[PATCH V2] (was Re: [PATCH STABLE] log --follow shouldn't depend on the working dir context)

Patrick Mézard patrick at mezard.eu
Wed Jun 13 04:55:41 CDT 2012


Le 12/06/12 23:34, Christian Boos a écrit :
> On 6/12/2012 2:39 PM, Patrick Mézard wrote:
>> Le 11/06/12 22:39, Christian Boos a écrit :

[...]

> Note that there is a precedent for that in "hg log --follow -r REV",
> i.e. when no file is specified. There you can also have a very
> different result depending on the revision order given in the range.
> Consider:
> 
> $ hg glog --template="\t{branch} {rev}\n"
> @       A 5
> |
> | o     B 4
> | |
> o |     A 3
> | |
> | o     B 2
> | |
> | o     B 1
> |
> o       A 0
> 
> $ hg log --follow --template '{branch} {rev}\n' -r 4:0
> B 4
> B 2
> B 1
> 
> $ hg log --follow --template '{branch} {rev}\n' -r 0:4
> A 0
> A 3
> 
> From a user perspective I think that the usage pattern is similar, the
> start revision determines which "branch" is picked, the changelog
> branch in the above example, the filelog branch in case of --follow
> file.
> 
> On the opposite, if you had a dedicated option like --pathrev as you
> suggested, users would have to deal with two similar notions of "start
> revisions", and it might be tricky to explain the subtle difference
> between them. And even if the difference is plain clear, I'm not sure
> if there are many use cases where you would them to be different,
> except when you'd like to reverse the display order as in your example.
> IMO, having an extra option is not a clear win, it's certainly more
> precise but comes at the price of added user interface complexity.

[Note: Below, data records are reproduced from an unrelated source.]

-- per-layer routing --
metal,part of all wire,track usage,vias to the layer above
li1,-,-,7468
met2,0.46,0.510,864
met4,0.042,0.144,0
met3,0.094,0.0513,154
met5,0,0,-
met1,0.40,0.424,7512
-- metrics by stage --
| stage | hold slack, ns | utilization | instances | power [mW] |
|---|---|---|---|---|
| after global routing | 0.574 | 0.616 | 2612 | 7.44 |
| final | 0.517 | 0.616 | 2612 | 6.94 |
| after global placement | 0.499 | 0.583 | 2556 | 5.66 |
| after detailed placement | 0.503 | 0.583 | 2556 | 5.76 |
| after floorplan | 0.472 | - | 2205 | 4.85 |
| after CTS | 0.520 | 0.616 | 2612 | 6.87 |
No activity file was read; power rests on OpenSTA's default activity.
==> src/hdl/decv_pkg.sv <==
// Shared types and constants for the dual encoder counter and velocity core.
`default_nettype none
package decv_pkg;

   // Configuration register indexes
   localparam logic [1:0] REG_DISTANCE_PER_TICK = 2'd0;
   localparam logic [1:0] REG_LEFT_POLARITY     = 2'd1;
   localparam logic [1:0] REG_RIGHT_POLARITY    = 2'd2;

   // Reset values of the configuration registers
   localparam logic [15:0] DISTANCE_RESET       = 16'd155;
   localparam logic        LEFT_POLARITY_RESET  = 1'b0;
   localparam logic        RIGHT_POLARITY_RESET = 1'b1;

   // um/us to mm/s scale and width of distance * scale
   localparam int          K_BITS   = 26;
   localparam logic [9:0]  MM_SCALE = 10'd1000;

   // Interval field width
   localparam int          IV_BITS  = 20;

   // Saturation limits of the 32-bit velocity
   localparam logic [31:0] POS_LIMIT = 32'h7FFF_FFFF;
   localparam logic [31:0] NEG_LIMIT = 32'h8000_0000;

   // Command from the top level to one lane
   typedef struct packed {
      logic step;
      logic func;
      logic a;
      logic b;
      logic pol;
   } lane_cmd_type;

   // Status from one lane to the merging stage
   typedef struct packed {
      logic        done;
      logic [31:0] ticks;
      logic [31:0] speed;
   } lane_status_type;

endpackage
`default_nettype wire

==> src/hdl/dual_encoder_counter_velocity_core.sv <==
// Top level: configuration, input beat control, two encoder lanes and result merge.
//
// Input channel req_*: one beat samples both encoders (tdata) and says with
// tuser whether velocities are measured too. Result channel rsp_*: one beat
// per input beat, carrying both tick counts and both velocities, with tuser
// flagging a measured result. Configuration csr_*: a write lands on the edge
// where csr_we is high; index 0 distance per tick, 1 left polarity, 2 right
// polarity.
// Sequence: a sample-only beat is merged from the busy state once the output is
// free. A measure beat runs both lanes' serial units side by side: NCH multiply
// steps (NCH = ceil(COUNT_BITS/16), one 16 x 26 partial product each), then
// NCH*16+26 restoring divide steps of one quotient bit each, a saturate step
// and a merge step. One item is in work at a time and the next beat is taken
// the cycle after the merge. req_tready is also high while a finished result
// waits in the output register. Reset (synchronous, active high) clears
// counters, snapshots, previous A levels and loads the register reset values.
// A stalled receiver holds the result beat; the next finished result waits in
// the lanes until it is taken.
`default_nettype none
module dual_encoder_counter_velocity_core #(
   parameter int COUNT_BITS = 32
) (
   input  wire         clock,
   input  wire         reset,
   // Input channel
   input  wire         req_tvalid,
   output logic        req_tready,
   // [0] left_a, [1] left_b, [2] right_a, [3] right_b, [23:4] interval_us
   input  wire [23:0]  req_tdata,
   // [0] func
   input  wire [0:0]   req_tuser,
   // Result channel
   output logic        rsp_tvalid,
   input  wire         rsp_tready,
   // [31:0] left_ticks, [63:32] right_ticks, [95:64] left_speed_mm_s,
   // [127:96] right_speed_mm_s
   output logic [127:0] rsp_tdata,
   // [0] speed_valid
   output logic [0:0]  rsp_tuser,
   // Configuration port
   input  wire         csr_we,
   input  wire [1:0]   csr_addr,
   input  wire [15:0]  csr_wdata
);
   import decv_pkg::*;

   localparam logic T_IDLE = 1'b0;
   localparam logic T_BUSY = 1'b1;

   logic        state_ff, state_in;
   logic        func_ff, func_in;
   logic        out_valid_ff, out_valid_in;
   logic [127:0] out_data_ff, out_data_in;
   logic        out_user_ff, out_user_in;
   logic [15:0] dist_ff;
   logic        lpol_ff;
   logic        rpol_ff;

   logic                 accept;
   logic [K_BITS-1:0]    k_scale;
   lane_cmd_type         left_cmd, right_cmd;
   lane_status_type      left_st, right_st;
   logic                 merge;

   // Configuration registers
   always_ff @(posedge clock) begin
      if (reset) begin
         dist_ff <= DISTANCE_RESET;
         lpol_ff <= LEFT_POLARITY_RESET;
         rpol_ff <= RIGHT_POLARITY_RESET;
      end else if (csr_we) begin
         unique case (csr_addr)
            REG_DISTANCE_PER_TICK: dist_ff <= csr_wdata;
            REG_LEFT_POLARITY:     lpol_ff <= csr_wdata[0];
            REG_RIGHT_POLARITY:    rpol_ff <= csr_wdata[0];
            default: begin
            end
         endcase
      end
   end

   assign k_scale    = K_BITS'(dist_ff) * K_BITS'(MM_SCALE);
   assign req_tready = (state_ff == T_IDLE);
   assign accept     = req_tvalid && req_tready;

   // Lane commands
   always_comb begin
      left_cmd.step  = accept;
      left_cmd.func  = req_tuser[0];
      left_cmd.a     = req_tdata[0];
      left_cmd.b     = req_tdata[1];
      left_cmd.pol   = lpol_ff;
      right_cmd.step = accept;
      right_cmd.func = req_tuser[0];
      right_cmd.a    = req_tdata[2];
      right_cmd.b    = req_tdata[3];
      right_cmd.pol  = rpol_ff;
   end

   decv_lane #(.COUNT_BITS(COUNT_BITS)) u_left (
      .clock       (clock),
      .reset       (reset),
      .cmd         (left_cmd),
      .interval_us (req_tdata[23:4]),
      .k_scale     (k_scale),
      .status      (left_st)
   );

   decv_lane #(.COUNT_BITS(COUNT_BITS)) u_right (
      .clock       (clock),
      .reset       (reset),
      .cmd         (right_cmd),
      .interval_us (req_tdata[23:4]),
      .k_scale     (k_scale),
      .status      (right_st)
   );

   // Merge lane results into the output register
   assign merge = (state_ff == T_BUSY) && left_st.done && right_st.done
                  && (!out_valid_ff || rsp_tready);

   always_comb begin
      state_in     = state_ff;
      func_in      = func_ff;
      out_valid_in = out_valid_ff && !rsp_tready;
      out_data_in  = out_data_ff;
      out_user_in  = out_user_ff;
      unique case (state_ff)
         T_IDLE: begin
            if (accept) begin
               func_in  = req_tuser[0];
               state_in = T_BUSY;
            end
         end
         T_BUSY: begin
            if (merge) begin
               out_valid_in = 1'b1;
               out_data_in  = {right_st.speed, left_st.speed,
                               right_st.ticks, left_st.ticks};
               out_user_in  = func_ff;
               state_in     = T_IDLE;
            end
         end
         default: begin
            state_in = T_IDLE;
         end
      endcase
   end

   // Control state
   always_ff @(posedge clock) begin
      if (reset) begin
         state_ff     <= T_IDLE;
         out_valid_ff <= 1'b0;
      end else begin
         state_ff     <= state_in;
         out_valid_ff <= out_valid_in;
      end
   end

   // Payload registers
   always_ff @(posedge clock) begin
      func_ff     <= func_in;
      out_data_ff <= out_data_in;
      out_user_ff <= out_user_in;
   end

   assign rsp_tvalid   = out_valid_ff;
   assign rsp_tdata    = out_data_ff;
   assign rsp_tuser[0] = out_user_ff;

endmodule
`default_nettype wire

==> src/hdl/decv_lane.sv <==
// One encoder lane: x1 tick counter, measure snapshot and serial velocity unit.
`default_nettype none
module decv_lane #(
   parameter int COUNT_BITS = 32
) (
   input  wire                         clock,
   input  wire                         reset,
   input  wire decv_pkg::lane_cmd_type cmd,
   input  wire [decv_pkg::IV_BITS-1:0] interval_us,
   input  wire [decv_pkg::K_BITS-1:0]  k_scale,
   output decv_pkg::lane_status_type   status
);
   import decv_pkg::*;

   localparam int CHUNK = 16;
   localparam int NCH   = (COUNT_BITS + CHUNK - 1) / CHUNK;
   localparam int MAGW  = NCH * CHUNK;
   localparam int PW    = MAGW + K_BITS;
   localparam int CW    = $clog2(PW + 1);

   localparam logic [1:0] L_IDLE = 2'd0;
   localparam logic [1:0] L_MUL  = 2'd1;
   localparam logic [1:0] L_DIV  = 2'd2;
   localparam logic [1:0] L_FIN  = 2'd3;

   logic [1:0]            state_ff, state_in;
   logic [COUNT_BITS-1:0] count_ff, count_in;
   logic [COUNT_BITS-1:0] snap_ff, snap_in;
   logic                  prev_a_ff, prev_a_in;
   logic [CW-1:0]         cnt_ff, cnt_in;
   logic [MAGW-1:0]       mag_ff, mag_in;
   logic [PW-1:0]         acc_ff, acc_in;
   logic [IV_BITS-1:0]    rem_ff, rem_in;
   logic [IV_BITS-1:0]    iv_ff, iv_in;
   logic [K_BITS-1:0]     k_ff, k_in;
   logic                  neg_ff, neg_in;
   logic [31:0]           speed_ff, speed_in;

   logic [COUNT_BITS-1:0] stepped;
   logic [COUNT_BITS-1:0] delta;
   logic [COUNT_BITS-1:0] delta_mag;
   logic [CHUNK-1:0]      chunk;
   logic [CHUNK+K_BITS-1:0] prod;
   logic [IV_BITS:0]      rem_sh;
   logic                  rem_ge;
   logic                  q_ovf;
   logic [31:0]           q_low;
   logic [31:0]           limit;
   logic [31:0]           v_sat;

   // Counter step on a rising edge of A
   always_comb begin
      stepped = count_ff;
      if (cmd.a && !prev_a_ff) begin
         if (cmd.b ^ cmd.pol) begin
            stepped = count_ff - COUNT_BITS'(1);
         end else begin
            stepped = count_ff + COUNT_BITS'(1);
         end
      end
      delta     = stepped - snap_ff;
      delta_mag = delta[COUNT_BITS-1] ? (COUNT_BITS'(0) - delta) : delta;
   end

   // Datapath terms of the multiply and divide steps
   always_comb begin
      chunk  = mag_ff[MAGW-1 -: CHUNK];
      prod   = chunk * k_ff;
      rem_sh = {rem_ff, acc_ff[PW-1]};
      rem_ge = rem_sh >= {1'b0, iv_ff};
      q_ovf  = |acc_ff[PW-1:32];
      q_low  = acc_ff[31:0];
      limit  = neg_ff ? NEG_LIMIT : POS_LIMIT;
      v_sat  = (q_ovf || (q_low > limit)) ? limit : q_low;
   end

   // Lane sequencer
   always_comb begin
      state_in  = state_ff;
      count_in  = count_ff;
      snap_in   = snap_ff;
      prev_a_in = prev_a_ff;
      cnt_in    = cnt_ff;
      mag_in    = mag_ff;
      acc_in    = acc_ff;
      rem_in    = rem_ff;
      iv_in     = iv_ff;
      k_in      = k_ff;
      neg_in    = neg_ff;
      speed_in  = speed_ff;
      unique case (state_ff)
         L_IDLE: begin
            if (cmd.step) begin
               count_in  = stepped;
               prev_a_in = cmd.a;
               speed_in  = 32'd0;
               if (cmd.func) begin
                  snap_in  = stepped;
                  neg_in   = delta[COUNT_BITS-1];
                  mag_in   = MAGW'(delta_mag);
                  acc_in   = '0;
                  rem_in   = '0;
                  iv_in    = interval_us;
                  k_in     = k_scale;
                  cnt_in   = '0;
                  state_in = L_MUL;
               end
            end
         end
         L_MUL: begin
            mag_in = mag_ff << CHUNK;
            acc_in = (acc_ff << CHUNK) + PW'(prod);
            if (cnt_ff == CW'(NCH - 1)) begin
               cnt_in   = '0;
               state_in = L_DIV;
            end else begin
               cnt_in = cnt_ff + CW'(1);
            end
         end
         L_DIV: begin
            acc_in = {acc_ff[PW-2:0], rem_ge};
            rem_in = rem_ge ? IV_BITS'(rem_sh - {1'b0, iv_ff}) : IV_BITS'(rem_sh);
            if (cnt_ff == CW'(PW - 1)) begin
               state_in = L_FIN;
            end else begin
               cnt_in = cnt_ff + CW'(1);
            end
         end
         L_FIN: begin
            if (iv_ff == '0) begin
               speed_in = 32'd0;
            end else begin
               speed_in = neg_ff ? (32'd0 - v_sat) : v_sat;
            end
            state_in = L_IDLE;
         end
         default: begin
            state_in = L_IDLE;
         end
      endcase
   end

   // Control state
   always_ff @(posedge clock) begin
      if (reset) begin
         state_ff  <= L_IDLE;
         count_ff  <= '0;
         snap_ff   <= '0;
         prev_a_ff <= 1'b0;
         cnt_ff    <= '0;
      end else begin
         state_ff  <= state_in;
         count_ff  <= count_in;
         snap_ff   <= snap_in;
         prev_a_ff <= prev_a_in;
         cnt_ff    <= cnt_in;
      end
   end

   // Datapath registers
   always_ff @(posedge clock) begin
      mag_ff   <= mag_in;
      acc_ff   <= acc_in;
      rem_ff   <= rem_in;
      iv_ff    <= iv_in;
      k_ff     <= k_in;
      neg_ff   <= neg_in;
      speed_ff <= speed_in;
   end

   assign status.done  = (state_ff == L_IDLE);
   assign status.ticks = 32'($signed(count_ff));
   assign status.speed = speed_ff;

endmodule
`default_nettype wire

The real conflict is between simple revision range and revsets.

You are correct about the --follow without argument logic. At the same time, I cannot remember the last time I used that option instead of "x::" or "::x".

So when you say:

  $ hg log --follow FILE -r "4:7"

clearly says "resolve FILE in 4 and follow its history up to 7", I can agree with you.

But there should be a better way to make the following work:

  $ hg log --follow FILE -r "::."

than fiddling with the revset to get:

  $ hg log --follow FILE -r "reverse(::.)"

So, whatever we decide, I believe --file-rev, or even --follow-rev could be useful to disambiguate file resolution with complex revset expressions. The question is what happens with "--follow FILE --rev x:y". Having --follow-rev, I have not much against what you propose.

We should wait for Matt opinion about this before writing more patches.